Spanias John A, Simon Ann M, Perreault Eric J, Hargrove Levi J
Annu Int Conf IEEE Eng Med Biol Soc. 2016 Aug;2016:5083-5086. doi: 10.1109/EMBC.2016.7591870.
Powered prosthetic legs are capable of improving the gait of lower limb amputees. Pattern recognition systems for these devices allow amputees to transition between different locomotion modes in a way that is seamless and transparent to the user. However, the potential of these systems is diminished because they require large amounts of training data that is burdensome to collect. To reduce the effort required to acquire these data, we developed an adaptive pattern recognition system that automatically learns from subject-specific data as the user is ambulating. We tested our proposed system with two able-bodied subjects ambulating with a powered knee and ankle prosthesis.

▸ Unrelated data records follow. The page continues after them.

==> config.mk <==
export PLATFORM = sky130hd
export DESIGN_NAME = i2c_target_flat
export DESIGN_NICKNAME = d
export VERILOG_FILES = /design/src/rtl/i2c_pkg.sv /design/src/rtl/i2c_target_if.sv /design/src/rtl/i2c_bus_sync.sv /design/src/rtl/i2c_target.sv /design/src/flat_wrapper.sv
export SDC_FILE = /design/constraint.sdc
export NUM_CORES = 1
export LEC_CHECK = 0
export CAP_MARGIN = 10
export CORE_ASPECT_RATIO = 1.25
export CORE_UTILIZATION = 50
export DETAILED_ROUTE_END_ITERATION = 10
export HOLD_SLACK_MARGIN = 0.05
export PLACE_DENSITY = 0.71
export REMOVE_ABC_BUFFERS = 1
export SKIP_LAST_GASP = 1
export SLEW_MARGIN = 20
export SYNTH_ARGS = -nofsm -noshare
export SYNTH_HDL_FRONTEND = slang
export SYNTH_SLANG_ARGS = --single-unit
==> constraint.sdc <==
create_clock -name clk_i -period 4.7 [get_ports clk_i]
set_input_delay 0.705 -clock clk_i [delete_from_list [all_inputs] [get_ports clk_i]]
set_output_delay 0.705 -clock clk_i [all_outputs]
set_load 0.01 [all_outputs]
## config.mk

```make
export PLATFORM = sky130hd
export DESIGN_NAME = tap_classifier_flat
export DESIGN_NICKNAME = d
export VERILOG_FILES = /design/src/rtl/tap_classifier_if.sv /design/src/rtl/tap_classifier.sv /design/src/flat_wrapper.sv
export SDC_FILE = /design/constraint.sdc
export NUM_CORES = 1
export LEC_CHECK = 0
export BUFFER_PORTS_ARGS = -buffer_cell sky130_fd_sc_hd__clkbuf_2
export CAP_MARGIN = 20
export CORE_MARGIN = 1.5
export CORE_UTILIZATION = 59
export DETAILED_ROUTE_END_ITERATION = 8
export HOLD_SLACK_MARGIN = 0.03
export PLACE_DENSITY = 0.8
export SKIP_CTS_REPAIR_TIMING = 1
export SLEW_MARGIN = 15
export SYNTH_ARGS = -nofsm -noshare
export SYNTH_HDL_FRONTEND = slang
export SYNTH_SLANG_ARGS = --single-unit
```

## constraint.sdc

```tcl
create_clock -name clk -period 2.3 [get_ports clk]
set_input_delay 0.23 -clock clk [delete_from_list [all_inputs] [get_ports clk]]
set_output_delay 0.23 -clock clk [all_outputs]
set_load 0.02 [all_outputs]
```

Each subject initially ambulated with a pattern recognition system that was not trained with any data from that subject (making each subject a novel user). Initially, the pattern recognition system made frequent errors. With the adaptive algorithm, the error rate decreased over time as more subject-specific data were incorporated. When compared to a non-adaptive system, the adaptive system reduced the number of errors by 32.9% [8.6%], mean [standard deviation]. This study demonstrates the potential improvements of an adaptive pattern recognition system over non-adaptive systems presented in prior research.

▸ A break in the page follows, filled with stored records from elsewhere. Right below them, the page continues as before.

## config.mk

```make
export PLATFORM = sky130hd
export DESIGN_NAME = plca_txop_claim_ctrl_flat
export DESIGN_NICKNAME = d
export VERILOG_FILES = /design/src/rtl/plca_txop_claim_ctrl_pkg.sv /design/src/rtl/plca_txop_claim_ctrl_if.sv /design/src/rtl/plca_txop_claim_ctrl_table.sv /design/src/rtl/plca_txop_claim_ctrl.sv /design/src/flat_wrapper.sv
export SDC_FILE = /design/constraint.sdc
export NUM_CORES = 1
export LEC_CHECK = 0
export CORE_UTILIZATION = 54
export DETAILED_ROUTE_END_ITERATION = 10
export HOLD_SLACK_MARGIN = 0.1
export MAX_ROUTING_LAYER = met4
export PLACE_DENSITY = 0.79
export SLEW_MARGIN = 20
export SYNTH_ARGS = -nofsm -noshare
export SYNTH_HDL_FRONTEND = slang
export SYNTH_SLANG_ARGS = --single-unit
export TNS_END_PERCENT = 1
```

## constraint.sdc

```tcl
create_clock -name clk -period 3.2 [get_ports clk]
set_input_delay 0.8 -clock clk [delete_from_list [all_inputs] [get_ports clk]]
set_output_delay 0.8 -clock clk [all_outputs]
set_load 0.05 [all_outputs]
```

## src/rtl/plca_txop_claim_ctrl_pkg.sv

```systemverilog
// Shared types and constants for the PLCA TXOP claim sequencer.
// Optional random pick build: define PLCA_RANDOM_PICK_EN.
package plca_claim_pkg;

  typedef enum logic [2:0] {
    IDLE     = 3'd0,
    LEARN    = 3'd1,
    PICK     = 3'd2,
    CLAIM    = 3'd3,
    ASSIGNED = 3'd4,
    FAIL     = 3'd5
  } state_e;

  localparam int COORD_ID = 0;

  localparam int DEF_MAX_TXOP       = 32;
  localparam int DEF_LEARN_CYCLES   = 2;
  localparam int DEF_CONFIRM_CYCLES = 3;
  localparam int DEF_MAX_CLAIM      = 4;

  // Right-shifting Galois form of x^16+x^14+x^13+x^11+1.
  localparam logic [15:0] LFSR_SEED = 16'hACE1;
  localparam logic [15:0] LFSR_TAPS = 16'hB400;

  // Bits needed for a counter that must be able to hold the value n.
  function automatic int cnt_width(input int n);
    return (n < 1) ? 1 : $clog2(n + 1);
  endfunction

  localparam int DEF_IDX_W = $clog2(DEF_MAX_TXOP);
  localparam int DEF_ATT_W = cnt_width(DEF_MAX_CLAIM);

endpackage

```

## src/rtl/plca_txop_claim_ctrl_if.sv

```systemverilog
// Event and configuration bundle between the PLCA control diagram, the MAC-side
// node-ID logic and the claim sequencer.
interface plca_txop_claim_ctrl_if;
  logic       plca_en;
  logic       claim_req;
  logic       cycle_start;
  logic       txop_done;
  logic [7:0] txop_id;
  logic       txop_busy;
  logic       txop_collision;
  logic       claim_active;
  logic [7:0] claim_id;
  logic [7:0] node_id;
  logic       node_id_valid;
  logic       claim_fail;
  logic [3:0] attempt_cnt;

  modport master (
    output plca_en, claim_req, cycle_start, txop_done, txop_id, txop_busy, txop_collision,
    input  claim_active, claim_id, node_id, node_id_valid, claim_fail, attempt_cnt
  );

  modport slave (
    input  plca_en, claim_req, cycle_start, txop_done, txop_id, txop_busy, txop_collision,
    output claim_active, claim_id, node_id, node_id_valid, claim_fail, attempt_cnt
  );
endinterface

```

## src/rtl/plca_txop_claim_ctrl_table.sv

```systemverilog
// TXOP occupancy bitmap with free-index search. The coordinator slot (ID 0) is
// implicitly occupied and not stored. PLCA_RANDOM_PICK_EN selects an LFSR-seeded scan.
module plca_txop_table
  import plca_claim_pkg::*;
#(
  parameter int MAX_TXOP = DEF_MAX_TXOP,
  localparam int IDX_W   = $clog2(MAX_TXOP)
) (
  input  logic             clk,
  input  logic             reset,
  input  logic             clear,
  input  logic             set_en,
  input  logic [7:0]       set_id,
  input  logic             pick_go,
  output logic             pick_done,
  output logic             pick_found,
  output logic [IDX_W-1:0] pick_idx
);

  logic [MAX_TXOP-1:1] tbl_r;

  // Occupancy storage: cleared on LEARN entry, out-of-range IDs never decode.
  always_ff @(posedge clk) begin
    if (reset) begin
      tbl_r <= {(MAX_TXOP-1){1'b0}};
    end else if (clear) begin
      tbl_r <= {(MAX_TXOP-1){1'b0}};
    end else if (set_en) begin
      for (int i = 1; i < MAX_TXOP; i++) begin
        if (set_id == 8'(i)) begin
          tbl_r[i] <= 1'b1;
        end
      end
    end else begin
      tbl_r <= tbl_r;
    end
  end

`ifdef PLCA_RANDOM_PICK_EN
  logic [15:0]      lfsr_r;
  logic             scan_busy_r;
  logic [IDX_W-1:0] scan_ptr_r;
  logic [IDX_W-1:0] scan_cnt_r;
  logic [IDX_W-1:0] start_s;
  logic [IDX_W-1:0] cur_s;
  logic [IDX_W-1:0] next_s;
  logic             found_s;
  logic             last_s;

  // Free-running LFSR, advanced every clock.
  always_ff @(posedge clk) begin
    if (reset) begin
      lfsr_r <= LFSR_SEED;
    end else begin
      lfsr_r <= {1'b0, lfsr_r[15:1]} ^ (lfsr_r[0] ? LFSR_TAPS : 16'h0000);
    end
  end

  // One slot per clock, wrapping past the top and skipping the coordinator.
  always_comb begin
    start_s = IDX_W'(lfsr_r % 16'(MAX_TXOP - 1)) + IDX_W'(1);
    cur_s   = scan_busy_r ? scan_ptr_r : start_s;
    if (cur_s == IDX_W'(MAX_TXOP - 1)) begin
      next_s = IDX_W'(1);
    end else begin
      next_s = cur_s + IDX_W'(1);
    end
    found_s = !tbl_r[cur_s];
    last_s  = (scan_cnt_r == IDX_W'(MAX_TXOP - 2));
  end

  // Scan pointer: restarts whenever the controller is not waiting on a pick.
  always_ff @(posedge clk) begin
    if (reset || !pick_go || pick_done) begin
      scan_busy_r <= 1'b0;
      scan_ptr_r  <= {IDX_W{1'b0}};
      scan_cnt_r  <= {IDX_W{1'b0}};
    end else begin
      scan_busy_r <= 1'b1;
      scan_ptr_r  <= next_s;
      scan_cnt_r  <= scan_cnt_r + IDX_W'(1);
    end
  end

  assign pick_done  = pick_go && (found_s || last_s);
  assign pick_found = found_s;
  assign pick_idx   = cur_s;
`else
  logic [IDX_W-1:0] idx_s;
  logic             found_s;

  // Lowest clear slot above the coordinator; descending scan leaves the lowest.
  always_comb begin
    idx_s   = {IDX_W{1'b0}};
    found_s = 1'b0;
    for (int i = MAX_TXOP - 1; i >= 1; i--) begin
      if (!tbl_r[i]) begin
        idx_s   = IDX_W'(i);
        found_s = 1'b1;
      end else begin
        idx_s   = idx_s;
        found_s = found_s;
      end
    end
  end

  assign pick_done  = pick_go;
  assign pick_found = found_s;
  assign pick_idx   = idx_s;
`endif

endmodule

```

## src/rtl/plca_txop_claim_ctrl.sv

```systemverilog
// PLCA dynamic node-ID claim sequencer: learn occupied TXOPs, pick a free one,
// claim and confirm it, with bounded retries. Random pick via PLCA_RANDOM_PICK_EN.
module plca_txop_claim_ctrl
  import plca_claim_pkg::*;
#(
  parameter int MAX_TXOP       = DEF_MAX_TXOP,
  parameter int LEARN_CYCLES   = DEF_LEARN_CYCLES,
  parameter int CONFIRM_CYCLES = DEF_CONFIRM_CYCLES,
  parameter int MAX_CLAIM      = DEF_MAX_CLAIM
) (
  input  logic                  clk,
  input  logic                  reset,
  plca_txop_claim_ctrl_if.slave bus
);

  localparam int IDX_W = $clog2(MAX_TXOP);
  localparam int CYC_W = cnt_width(LEARN_CYCLES);
  localparam int CNF_W = cnt_width(CONFIRM_CYCLES);
  localparam int ATT_W = cnt_width(MAX_CLAIM);

  state_e           state_r, state_s;
  logic [CYC_W-1:0] cyc_cnt_r, cyc_cnt_s;
  logic [CNF_W-1:0] conf_cnt_r, conf_cnt_s;
  logic [ATT_W-1:0] attempt_cnt_r, attempt_cnt_s;
  logic [ATT_W-1:0] att_inc_s;
  logic             att_lim_s;
  logic [7:0]       claim_id_r, claim_id_s;
  logic [7:0]       node_id_r, node_id_s;
  logic             claim_active_r;
  logic             node_id_valid_r;
  logic             claim_fail_r;
  logic             own_s;
  logic             learn_clr_s;
  logic             set_en_s;
  logic             pick_go_s;
  logic             pick_done_s;
  logic             pick_found_s;
  logic [IDX_W-1:0] pick_idx_s;

  plca_txop_table #(.MAX_TXOP(MAX_TXOP)) u_table (
    .clk        (clk),
    .reset      (reset),
    .clear      (learn_clr_s),
    .set_en     (set_en_s),
    .set_id     (bus.txop_id),
    .pick_go    (pick_go_s),
    .pick_done  (pick_done_s),
    .pick_found (pick_found_s),
    .pick_idx   (pick_idx_s)
  );

  // Next-state, counter and claim bookkeeping.
  always_comb begin
    state_s       = state_r;
    cyc_cnt_s     = cyc_cnt_r;
    conf_cnt_s    = conf_cnt_r;
    attempt_cnt_s = attempt_cnt_r;
    claim_id_s    = claim_id_r;
    node_id_s     = node_id_r;
    own_s         = bus.txop_done && (bus.txop_id == claim_id_r);
    if (attempt_cnt_r < ATT_W'(MAX_CLAIM)) begin
      att_inc_s = attempt_cnt_r + ATT_W'(1);
    end else begin
      att_inc_s = attempt_cnt_r;
    end
    att_lim_s = (att_inc_s == ATT_W'(MAX_CLAIM));

    case (state_r)
      IDLE: begin
        if (bus.claim_req) begin
          state_s = LEARN;
        end else begin
          state_s = IDLE;
        end
      end
      LEARN: begin
        if (bus.cycle_start && (cyc_cnt_r == CYC_W'(LEARN_CYCLES - 1))) begin
          state_s   = PICK;
          cyc_cnt_s = {CYC_W{1'b0}};
        end else if (bus.cycle_start) begin
          cyc_cnt_s = cyc_cnt_r + CYC_W'(1);
        end else begin
          cyc_cnt_s = cyc_cnt_r;
        end
      end
      PICK: begin
        if (pick_done_s && pick_found_s) begin
          claim_id_s = 8'(pick_idx_s);
          state_s    = CLAIM;
        end else if (pick_done_s) begin
          attempt_cnt_s = att_inc_s;
          state_s       = att_lim_s ? FAIL : LEARN;
        end else begin
          state_s = PICK;
        end
      end
      CLAIM: begin
        if (own_s && bus.txop_collision) begin
          conf_cnt_s    = {CNF_W{1'b0}};
          attempt_cnt_s = att_inc_s;
          state_s       = att_lim_s ? FAIL : LEARN;
        end else if (own_s && (conf_cnt_r == CNF_W'(CONFIRM_CYCLES - 1))) begin
          conf_cnt_s = {CNF_W{1'b0}};
          node_id_s  = claim_id_r;
          state_s    = ASSIGNED;
        end else if (own_s) begin
          conf_cnt_s = conf_cnt_r + CNF_W'(1);
        end else begin
          conf_cnt_s = conf_cnt_r;
        end
      end
      ASSIGNED: begin
        if (own_s && bus.txop_collision) begin
          attempt_cnt_s = {ATT_W{1'b0}};
          state_s       = LEARN;
        end else if (!bus.claim_req) begin
          state_s = IDLE;
        end else begin
          state_s = ASSIGNED;
        end
      end
      FAIL: begin
        if (!bus.claim_req) begin
          attempt_cnt_s = {ATT_W{1'b0}};
          state_s       = IDLE;
        end else begin
          state_s = FAIL;
        end
      end
      default: begin
        state_s = IDLE;
      end
    endcase

    // Losing PLCA abandons everything except the last confirmed node ID.
    if (!bus.plca_en) begin
      state_s       = IDLE;
      cyc_cnt_s     = {CYC_W{1'b0}};
      conf_cnt_s    = {CNF_W{1'b0}};
      attempt_cnt_s = {ATT_W{1'b0}};
    end else begin
      state_s = state_s;
    end

    learn_clr_s = (state_s == LEARN) && (state_r != LEARN);
    if (learn_clr_s) begin
      cyc_cnt_s = {CYC_W{1'b0}};
    end else begin
      cyc_cnt_s = cyc_cnt_s;
    end
    set_en_s  = (state_r == LEARN) && bus.txop_done && bus.txop_busy;
    pick_go_s = (state_r == PICK);
  end

  // State, counters and registered outputs.
  always_ff @(posedge clk) begin
    if (reset) begin
      state_r         <= IDLE;
      cyc_cnt_r       <= {CYC_W{1'b0}};
      conf_cnt_r      <= {CNF_W{1'b0}};
      attempt_cnt_r   <= {ATT_W{1'b0}};
      claim_id_r      <= 8'h00;
      node_id_r       <= 8'h00;
      claim_active_r  <= 1'b0;
      node_id_valid_r <= 1'b0;
      claim_fail_r    <= 1'b0;
    end else begin
      state_r         <= state_s;
      cyc_cnt_r       <= cyc_cnt_s;
      conf_cnt_r      <= conf_cnt_s;
      attempt_cnt_r   <= attempt_cnt_s;
      claim_id_r      <= claim_id_s;
      node_id_r       <= node_id_s;
      claim_active_r  <= (state_s == CLAIM);
      node_id_valid_r <= (state_s == ASSIGNED);
      claim_fail_r    <= (state_s == FAIL);
    end
  end

  assign bus.claim_active  = claim_active_r;
  assign bus.claim_id      = claim_id_r;
  assign bus.node_id       = node_id_r;
  assign bus.node_id_valid = node_id_valid_r;
  assign bus.claim_fail    = claim_fail_r;
  assign bus.attempt_cnt   = 4'(attempt_cnt_r);

endmodule

```

## src/flat_wrapper.sv

```systemverilog
// flat-port wrapper written by rule: the top's interface ports become plain ports
module plca_txop_claim_ctrl_flat import plca_claim_pkg::*;
#(
  parameter int MAX_TXOP       = DEF_MAX_TXOP,
  parameter int LEARN_CYCLES   = DEF_LEARN_CYCLES,
  parameter int CONFIRM_CYCLES = DEF_CONFIRM_CYCLES,
  parameter int MAX_CLAIM      = DEF_MAX_CLAIM
)
  (clk, reset, bus_plca_en, bus_claim_req, bus_cycle_start, bus_txop_done, bus_txop_id, bus_txop_busy, bus_txop_collision, bus_claim_active, bus_claim_id, bus_node_id, bus_node_id_valid, bus_claim_fail, bus_attempt_cnt);
  plca_txop_claim_ctrl_if bus_i ();
  input  logic clk;
  input  logic reset;
  input wire logic [$bits(bus_i.plca_en)-1:0] bus_plca_en;
  input wire logic [$bits(bus_i.claim_req)-1:0] bus_claim_req;
  input wire logic [$bits(bus_i.cycle_start)-1:0] bus_cycle_start;
  input wire logic [$bits(bus_i.txop_done)-1:0] bus_txop_done;
  input wire logic [$bits(bus_i.txop_id)-1:0] bus_txop_id;
  input wire logic [$bits(bus_i.txop_busy)-1:0] bus_txop_busy;
  input wire logic [$bits(bus_i.txop_collision)-1:0] bus_txop_collision;
  output wire logic [$bits(bus_i.claim_active)-1:0] bus_claim_active;
  output wire logic [$bits(bus_i.claim_id)-1:0] bus_claim_id;
  output wire logic [$bits(bus_i.node_id)-1:0] bus_node_id;
  output wire logic [$bits(bus_i.node_id_valid)-1:0] bus_node_id_valid;
  output wire logic [$bits(bus_i.claim_fail)-1:0] bus_claim_fail;
  output wire logic [$bits(bus_i.attempt_cnt)-1:0] bus_attempt_cnt;
  assign bus_i.plca_en = bus_plca_en;
  assign bus_i.claim_req = bus_claim_req;
  assign bus_i.cycle_start = bus_cycle_start;
  assign bus_i.txop_done = bus_txop_done;
  assign bus_i.txop_id = bus_txop_id;
  assign bus_i.txop_busy = bus_txop_busy;
  assign bus_i.txop_collision = bus_txop_collision;
  assign bus_claim_active = bus_i.claim_active;
  assign bus_claim_id = bus_i.claim_id;
  assign bus_node_id = bus_i.node_id;
  assign bus_node_id_valid = bus_i.node_id_valid;
  assign bus_claim_fail = bus_i.claim_fail;
  assign bus_attempt_cnt = bus_i.attempt_cnt;
  plca_txop_claim_ctrl #(.MAX_TXOP(MAX_TXOP), .LEARN_CYCLES(LEARN_CYCLES), .CONFIRM_CYCLES(CONFIRM_CYCLES), .MAX_CLAIM(MAX_CLAIM)) u_core (.clk(clk), .reset(reset), .bus(bus_i));
endmodule
```

# Yosys cells after proc, flatten, opt, wreduce, memory -nomap -nowiden

Index checks and enable logic that the tools add are counted.

Output and inout bits: 23
Input bits: 16
Logic and storage cells: 230
Register bits after elaboration: 54

$lt $le $gt $ge: 1
Reduce and logical (&&, ||, !) cells: 51
Add/subtract/negate cells: 3
Eq/ne operators: 49
Muxes and demuxes: 84
Bitwise logic cells: 2

Operators by type and width:

| kind                                                                    | number |
|---|---|
| 5-bit 2-to-1 mux                                                        | 31 |
| 8-bit by 5-bit == test with 1-bit output, second input constant         | 16 |
| 2-bit AND reduction                                                     | 34 |
| 8-bit by 4-bit == test with 1-bit output, second input constant         | 8 |
| 3-bit 2-to-1 mux                                                        | 14 |
| 8-bit by 3-bit == test with 1-bit output, second input constant         | 4 |
| 1-bit 2-to-1 mux                                                        | 32 |
| 3-bit one-hot mux with 6 select lines                                   | 1 |
| 8-bit by 2-bit == test with 1-bit output, second input constant         | 2 |
| 3-bit == test, second input constant                                    | 5 |
| 3-bit one-hot mux with 4 select lines                                   | 1 |
| 2-bit 2-to-1 mux                                                        | 5 |
| 3-bit by 2-bit == test with 1-bit output, second input constant         | 3 |
| 8-bit by 1-bit == test with 1-bit output, second input constant         | 1 |
| 8-bit by 5-bit == test with 1-bit output                                | 1 |
| 1-bit logical AND                                                       | 8 |
| 3-bit by 1-bit == test with 1-bit output, second input constant         | 2 |
| 5-bit AND reduction                                                     | 1 |
| 2-bit by 1-bit adder with 2-bit output, second input constant           | 2 |
| 2-bit by 1-bit inequality test with 1-bit output, second input constant | 2 |
| 2-bit inequality test, second input constant                            | 2 |
| 4-bit nonzero test                                                      | 1 |
| 2-bit OR reduction                                                      | 2 |
| 3-bit by 1-bit adder with 3-bit output, second input constant           | 1 |
| 10 further kinds                                                        | 11 |

# Depth between registers and ports, before layout

Depth after elaboration: 38
Depth in mapped cells: 8
Depth with buffers taken out: 7

# By module

From an unflattened synthesis, not the netlist that was laid out.

Cell total of the unflattened synthesis: 333
Area total of the unflattened synthesis: 2805.2 sq um

By module, submodules not included:

| module               | cells an instance | area an instance (sq um) | instances | sequential area each (sq um) |
|---|---|---|---|---|
| plca_txop_table      | 179               | 1496.4                   | 1         | 620.6 |
| plca_txop_claim_ctrl | 154               | 1308.8                   | 1         | 460.4 |

# Least setup slack after synthesis

Ideal clock, no wire load.

Path type: input to register
Start: input port bus_txop_id[5]
End: register u_core.attempt_cnt_r[0]
Cell stages on the path: 7
Path slack: 0.593 ns
Required time: 3.079 ns
Path buffers: 1
Library setup time: 0.121 ns
Arrival: 2.486 ns
Cell sequence: nor4b_4 nand4_2 or3_1 buf_6 o21ai_0 and2b_1 mux2_2

Longest elaborated chain between the ends: 5
Elaborated cells on any way between the ends: 6
Classes of those cells: 3 x eq/ne; 3 x reduce/logical

Ends and longest elaborated chain:

| what                                                       | line                                                    | source |
|---|---|---|
| from (decl)                                                | flat_wrapper.sv:17                                      | `input wire logic [$bits(bus_i.txop_id)-1:0] bus_txop_id;` |
| 8-bit by 5-bit == test with 1-bit output *                 | plca_txop_claim_ctrl.sv:60                              | `own_s = bus.txop_done && (bus.txop_id == claim_id_r);` |
| 1-bit logical AND *                                        | plca_txop_claim_ctrl.sv:60                              |  |
| 1-bit logical AND *                                        | plca_txop_claim_ctrl.sv:98, plca_txop_claim_ctrl.sv:113 |  |
| 2-bit by 1-bit inequality test with 1-bit output (no line) | n/a                                                     |  |
| 5-bit AND reduction (no line) *                            | n/a                                                     |  |
| to (signal assigned)                                       | plca_txop_claim_ctrl.sv:161                             | `attempt_cnt_r <= {ATT_W{1'b0}};` |
| to (signal assigned)                                       | plca_txop_claim_ctrl.sv:171                             | `attempt_cnt_r <= attempt_cnt_s;` |
| to (decl)                                                  | plca_txop_claim_ctrl.sv:24                              | `logic [ATT_W-1:0] attempt_cnt_r, attempt_cnt_s;` |

Every way passes the cells marked *; elsewhere a longest branch is shown, timed or not.
A chain may end at the register's enable or synchronous reset.

# Worst setup path after layout

Same ends and word-level chain as after synthesis.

电动假肢能够改善下肢截肢者的步态。这些设备的模式识别系统使截肢者能够以一种对用户无缝且透明的方式在不同运动模式之间转换。然而,这些系统的潜力有所降低,因为它们需要大量难以收集的训练数据。为了减少获取这些数据所需的工作量,我们开发了一种自适应模式识别系统,该系统在用户行走时自动从特定个体的数据中学习。我们使用两名佩戴电动膝关节和踝关节假肢行走的健全受试者对我们提出的系统进行了测试。每个受试者最初使用的模式识别系统都没有用该受试者的任何数据进行训练(使每个受试者都是新用户)。最初,模式识别系统频繁出错。随着自适应算法的应用,随着纳入更多特定个体的数据,错误率随时间下降。与非自适应系统相比,自适应系统将错误数量减少了32.9%[8.6%],平均值[标准差]。本研究证明了自适应模式识别系统相对于先前研究中提出的非自适应系统的潜在改进。